===== src/rso_pkg.sv =====
`default_nettype none
package rso_pkg;
    localparam int COORD_W    = 20;
    localparam int SUM_W      = 30;
    localparam int SQ_W       = 50;
    localparam int CNT_W      = 11;
    localparam int MAX_ATOMS  = 1024;
    localparam int MAX_DIGITS = 15;
    localparam int DIG_W      = 4;
    localparam int KEY_W      = 45;
    localparam int NUM_W      = 62;
    localparam int D10_W      = 66;
    localparam int RES_W      = 80;
    localparam int NUM_TERMS  = 5;
    localparam int STEP_W     = 3;

    typedef struct packed {
        logic [CNT_W-1:0] n;
        logic             ovf;
        logic [SUM_W-1:0] sx;
        logic [SUM_W-1:0] sy;
        logic [SUM_W-1:0] sz;
        logic [SQ_W-1:0]  sxx;
        logic [SQ_W-1:0]  syy;
        logic [SQ_W-1:0]  sxy;
        logic [SQ_W-1:0]  syz;
        logic [SQ_W-1:0]  sxz;
    } snap_t;
endpackage
`default_nettype wire


===== src/rso_queue.sv =====
`default_nettype none
module rso_queue (
    input  wire logic           clk,
    input  wire logic           rst_n,
    input  wire logic           push,
    input  wire rso_pkg::snap_t push_data,
    output logic                full,
    output logic                not_empty,
    input  wire logic           pop,
    output rso_pkg::snap_t      pop_data
);
    rso_pkg::snap_t mem_reg [2];
    logic       wr_reg, rd_reg;
    logic [1:0] cnt_reg, cnt_next;

    assign full      = cnt_reg == 2'd2;
    assign not_empty = cnt_reg != 2'd0;
    assign pop_data  = mem_reg[rd_reg];

    always_comb
    begin
        cnt_next = cnt_reg;
        if (push && !pop)
            cnt_next = cnt_reg + 2'd1;
        else if (pop && !push)
            cnt_next = cnt_reg - 2'd1;
    end

    always_ff @(posedge clk)
    begin
        if (push)
            mem_reg[wr_reg] <= push_data;
    end

    always_ff @(posedge clk or negedge rst_n)
    begin
        if (!rst_n)
        begin
            wr_reg  <= 1'b0;
            rd_reg  <= 1'b0;
            cnt_reg <= 2'd0;
        end
        else
        begin
            if (push)
                wr_reg <= ~wr_reg;
            if (pop)
                rd_reg <= ~rd_reg;
            cnt_reg <= cnt_next;
        end
    end
endmodule
`default_nettype wire


===== config.mk =====
export PLATFORM = sky130hd
export DESIGN_NAME = rso_queue
export DESIGN_NICKNAME = d
export VERILOG_FILES = /design/src/rso_pkg.sv /design/src/rso_queue.sv
export SDC_FILE = /design/constraint.sdc
export NUM_CORES = 1
export LEC_CHECK = 0
export ABC_AREA = 1
export BUFFER_PORTS_ARGS = -buffer_cell sky130_fd_sc_hd__buf_2
export CORE_AREA = 4 4 277 279
export DETAILED_ROUTE_END_ITERATION = 8
export DIE_AREA = 0 0 281 283
export SLEW_MARGIN = 20
export SYNTH_ARGS = -nofsm -noshare
export SYNTH_HDL_FRONTEND = slang
export SYNTH_SLANG_ARGS = --single-unit

===== constraint.sdc =====
create_clock -name clk -period 24.6 [get_ports clk]
set_input_delay 4.92 -clock clk [delete_from_list [all_inputs] [get_ports clk]]
set_output_delay 4.92 -clock clk [all_outputs]
set_load 0.01 [all_outputs]

=== Word-level counts from Yosys, hierarchy flattened ===
Memories as Yosys holds them, arrays and structs flattened.
Cells that the tools add are included.

* Bits in registers: 4
* Word-level logic and storage cells: 19
* Memory bits (writable): 704
* Input bits: 356
* Memories: 1
* Output and inout bits: 354

* Add/sub/neg operators: 2
* Bitwise gates (word level): 2
* Reduce and logical (&&, ||, !) cells: 6
* Equality and inequality tests: 1
* Multiplexer cells: 4

{| class="wikitable"
|+ Memory list
! name !! depth !! bits a word !! rd ports !! clocked after Yosys merged registers in !! wr ports !! RTL line !! source
|-
| mem_reg || 2 || 352 || 1 || 0 || 1 || rso_queue.sv:12 || <nowiki>rso_pkg::snap_t mem_reg [2];</nowiki>
|}

{| class="wikitable"
|+ Operator list
! kind !! number
|-
| $mux W2 || 2
|-
| $reduce_bool A2 Y1 || 2
|-
| $add A2 B1 Y2 const B || 1
|-
| $eq A2 B2 Y1 const B || 1
|-
| $logic_and A1 B1 Y1 || 2
|-
| $logic_not A1 Y1 || 2
|-
| $mux W1 || 2
|-
| $not A1 Y1 || 2
|-
| $sub A2 B1 Y2 const B || 1
|}

=== Logic depth before layout (Yosys ltp) ===
Gate-level depths: netlist (run 1).

* Word-level depth: 4
* Depth in mapped cells: 7
* Mapped depth without buffers: 7

=== Worst setup path before layout (run 1) ===
No wires, ideal clock.

* Kind: input to register
* Start point: input port push
* End point: memory mem_reg[0][0] (netlist name) (enable)
* Data required time: 23.517 ns
* Arrival time: 19.658 ns
* Setup time: 1.083 ns
* Slack: 3.858 ns
* Cell stages on the path: 2
* Path buffers: 0
* Path through: inv_1 > nor2_1

* Longest elaborated chain between the ends: 2

{| class="wikitable"
|+ RTL lines
! what !! RTL line !! source
|-
| from (decl) || rso_queue.sv:5 || <nowiki>input wire logic push,</nowiki>
|-
| $mux W1 || rso_queue.sv:31 || <nowiki>if (push)</nowiki>
|-
| $mux W1 (implied by the code) || rso_queue.sv:32 || <nowiki>mem_reg[wr_reg] <= push_data;</nowiki>
|-
| to (decl) || rso_queue.sv:12 ||
|}

No other way between the ends.

==> results of run 1 <==
synth_stat cells:
master    number
nand2_1        6
buf_4          1
xor2_1         2
nand4_1        1
buf_2         19
xnor2_1        1
dfrtp_1        4
buf_6         19
mux2_2       182
edfxtp_1     704
inv_1          7
ha_1           1
nand3_1        1
mux2_4       170
nor2_1         2
worst min-delay path, delay by kind of cell (launching register included):
family | cells | cell delay (ps)
flip-flops | 1 | 350
AND/OR/NAND/NOR | 2 | 110
worst paths after layout:
check,endpoint,slack [ps],cells past startpoint
max in group asynchronous,rd_reg,20330,1
min reg2reg,cnt_reg[1],490,2
min,cnt_reg[1],490,2
max,pop_data[105],15220,5
max reg2reg,mem_reg[0][228],20440,4
min in group asynchronous,rd_reg,4130,1
per-stage QoR:
stage / power (mW) / hold slack (ps)
2_1_floorplan: 2.55 / 442
3_3_place_gp: 2.86 / 456
3_5_place_dp: 2.88 / 471
4_1_cts: 4.03 / 490
5_1_grt: 4.15 / 513
6_report: 3.96 / 490
report_power, final:
| group | internal (mW) | switching [mW] | leakage (nW) |
|---|---|---|---|
| logic | 0.537 | 0.630 | 5.06 |
| registers | 1.60 | 0.0594 | 6.65 |
| clock network | 0.669 | 0.464 | 1.25 |
| total | 2.81 | 1.15 | 13.0 |
metal layers:
layer,global-route usage [%],part of all wire (%),vias up
met5,0,0.20,-
met4,6.14,3.1,20
met3,5.12,8.3,129
met2,27.6,54,500
met1,15.3,34,6681
li1,-,-,6045
area by class of cell:
| class | count | area share (%) |
|---|---|---|
| flip-flops and latches | 708 | 63.5 |
| multi-input cells | 366 | 14.0 |
| repair buffers | 724 | 11.0 |
| clock buffers | 90 | 6.04 |
| well taps | 969 | 3.63 |
| clock inverters | 52 | 1.52 |
| diodes | 16 | 0.120 |
| inverters | 7 | 0.101 |
cell families (layout without fill, tap and decap cells):
family                     count (synthesis)  in the layout  share of synthesized area, %
and+or+nand+nor                           10             10                         0.157
DFF                                      708            708                          80.9
muxes                                    352            352                          17.5
buffers and inverters                     46            873                          1.31
xor gates and xnor gates                   3              3                         0.100
adders and majority gates                  1              1                        0.0476
other                                      0             16                             0
$ cat src/fbde_pkg.sv
// ----------------------------------------------------------------------------
// fbde_pkg
// Shared widths, button indexes, command and status codes, and the
// structures passed between the debounce cells and the top level.
// ----------------------------------------------------------------------------
package fbde_pkg;

    localparam int NUM_BUTTONS = 5;
    localparam int DEBOUNCE_W  = 16;
    localparam int CMD_W       = 8;
    localparam int PLAY_CODE_W = 2;

    // Button positions in the level vector
    localparam int BTN_POWER = 0;
    localparam int BTN_PREV  = 1;
    localparam int BTN_NEXT  = 2;
    localparam int BTN_PLAY  = 3;
    localparam int BTN_LASER = 4;

    localparam logic [DEBOUNCE_W-1:0] DEBOUNCE_RESET = 16'd50;

    // Command codes
    localparam logic [CMD_W-1:0] CMD_VIBRATE  = 8'h06;
    localparam logic [CMD_W-1:0] ARG_VIB_ON   = 8'h01;
    localparam logic [CMD_W-1:0] ARG_VIB_OFF  = 8'h00;

    // Play status codes
    localparam logic [PLAY_CODE_W-1:0] PLAY_CODE_NONE    = 2'd0;
    localparam logic [PLAY_CODE_W-1:0] PLAY_CODE_PLAYING = 2'd1;
    localparam logic [PLAY_CODE_W-1:0] PLAY_CODE_PAUSED  = 2'd2;

    // Accepted-level change reported by one debounce cell
    typedef struct packed {
        logic press;
        logic release_ev;
    } t_btn_event;

endpackage

$ cat src/fbde_button.sv
// ----------------------------------------------------------------------------
// fbde_button
// Debounce cell for one button: stored raw level, saturating stable
// counter and accepted level, with press/release event detection.
// ----------------------------------------------------------------------------
module fbde_button
    import fbde_pkg::*;
#(
    parameter int COUNT_WIDTH = 16
) (
    input  logic                  i_clk,
    input  logic                  i_rst_n,
    input  logic                  i_advance,
    input  logic                  i_sample_en,
    input  logic                  i_raw,
    input  logic [DEBOUNCE_W-1:0] i_debounce_ticks,
    output t_btn_event            o_event
);

    localparam int CMP_W = (COUNT_WIDTH > DEBOUNCE_W) ? COUNT_WIDTH : DEBOUNCE_W;

    logic                   r_prev_raw;
    logic                   r_accepted;
    logic [COUNT_WIDTH-1:0] r_count;
    logic                   n_prev_raw;
    logic                   n_accepted;
    logic [COUNT_WIDTH-1:0] n_count;
    logic [COUNT_WIDTH-1:0] w_count_inc;
    logic                   w_stable;

    // Saturating increment
    assign w_count_inc = (&r_count) ? r_count : r_count + 1'b1;

    // Clear the count on a sampled raw change, otherwise count up
    assign n_count = (i_sample_en && (i_raw != r_prev_raw)) ? '0 : w_count_inc;

    assign w_stable = CMP_W'(n_count) > CMP_W'(i_debounce_ticks);

    // Next state of the cell and its event for this item
    always_comb begin
        n_prev_raw         = r_prev_raw;
        n_accepted         = r_accepted;
        o_event.press      = 1'b0;
        o_event.release_ev = 1'b0;
        if (i_sample_en) begin
            n_prev_raw = i_raw;
            if (w_stable) begin
                if (!i_raw && r_accepted) begin
                    n_accepted    = 1'b0;
                    o_event.press = 1'b1;
                end else if (i_raw && !r_accepted) begin
                    n_accepted         = 1'b1;
                    o_event.release_ev = 1'b1;
                end
            end
        end
    end

    // Hold state, advance once per processed item
    always_ff @(posedge i_clk) begin
        if (!i_rst_n) begin
            r_prev_raw <= 1'b1;
            r_accepted <= 1'b1;
            r_count    <= '0;
        end else if (i_advance) begin
            r_prev_raw <= n_prev_raw;
            r_accepted <= n_accepted;
            r_count    <= n_count;
        end
    end

endmodule

$ cat config.mk
export PLATFORM = sky130hd
export DESIGN_NAME = fbde_button
export DESIGN_NICKNAME = d
export VERILOG_FILES = /design/src/fbde_pkg.sv /design/src/fbde_button.sv
export SDC_FILE = /design/constraint.sdc
export NUM_CORES = 1
export LEC_CHECK = 0
export BUFFER_PORTS_ARGS = -buffer_cell sky130_fd_sc_hd__buf_2
export CORE_UTILIZATION = 40
export CTS_CLUSTER_SIZE = 10
export DETAILED_ROUTE_END_ITERATION = 8
export PLACE_DENSITY_LB_ADDON = 0.05
export RECOVER_POWER = 100
export SYNTH_ARGS = -nofsm -noshare
export SYNTH_HDL_FRONTEND = slang
export SYNTH_SLANG_ARGS = --single-unit
$ cat constraint.sdc
create_clock -name i_clk -period 3.4 [get_ports i_clk]
set_clock_uncertainty 0.05 [all_clocks]
set_input_delay 0.68 -clock i_clk [delete_from_list [all_inputs] [get_ports i_clk]]
set_output_delay 0.68 -clock i_clk [all_outputs]
set_load 0.02 [all_outputs]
□ □ □ □ □
A word-for-word copy of the lines above from the one with "localparam int BTN_NEXT" through the one with "for this item", inclusive, is the only output wanted.

### SOLVED PROBLEM
    localparam int BTN_NEXT  = 2;
    localparam int BTN_PLAY  = 3;
    localparam int BTN_LASER = 4;

    localparam logic [DEBOUNCE_W-1:0] DEBOUNCE_RESET = 16'd50;

    // Command codes
    localparam logic [CMD_W-1:0] CMD_VIBRATE  = 8'h06;
    localparam logic [CMD_W-1:0] ARG_VIB_ON   = 8'h01;
    localparam logic [CMD_W-1:0] ARG_VIB_OFF  = 8'h00;

    // Play status codes
    localparam logic [PLAY_CODE_W-1:0] PLAY_CODE_NONE    = 2'd0;
    localparam logic [PLAY_CODE_W-1:0] PLAY_CODE_PLAYING = 2'd1;
    localparam logic [PLAY_CODE_W-1:0] PLAY_CODE_PAUSED  = 2'd2;

    // Accepted-level change reported by one debounce cell
    typedef struct packed {
        logic press;
        logic release_ev;
    } t_btn_event;

endpackage

$ cat src/fbde_button.sv
// ----------------------------------------------------------------------------
// fbde_button
// Debounce cell for one button: stored raw level, saturating stable
// counter and accepted level, with press/release event detection.
// ----------------------------------------------------------------------------
module fbde_button
    import fbde_pkg::*;
#(
    parameter int COUNT_WIDTH = 16
) (
    input  logic                  i_clk,
    input  logic                  i_rst_n,
    input  logic                  i_advance,
    input  logic                  i_sample_en,
    input  logic                  i_raw,
    input  logic [DEBOUNCE_W-1:0] i_debounce_ticks,
    output t_btn_event            o_event
);

    localparam int CMP_W = (COUNT_WIDTH > DEBOUNCE_W) ? COUNT_WIDTH : DEBOUNCE_W;

    logic                   r_prev_raw;
    logic                   r_accepted;
    logic [COUNT_WIDTH-1:0] r_count;
    logic                   n_prev_raw;
    logic                   n_accepted;
    logic [COUNT_WIDTH-1:0] n_count;
    logic [COUNT_WIDTH-1:0] w_count_inc;
    logic                   w_stable;

    // Saturating increment
    assign w_count_inc = (&r_count) ? r_count : r_count + 1'b1;

    // Clear the count on a sampled raw change, otherwise count up
    assign n_count = (i_sample_en && (i_raw != r_prev_raw)) ? '0 : w_count_inc;

    assign w_stable = CMP_W'(n_count) > CMP_W'(i_debounce_ticks);

    // Next state of the cell and its event for this item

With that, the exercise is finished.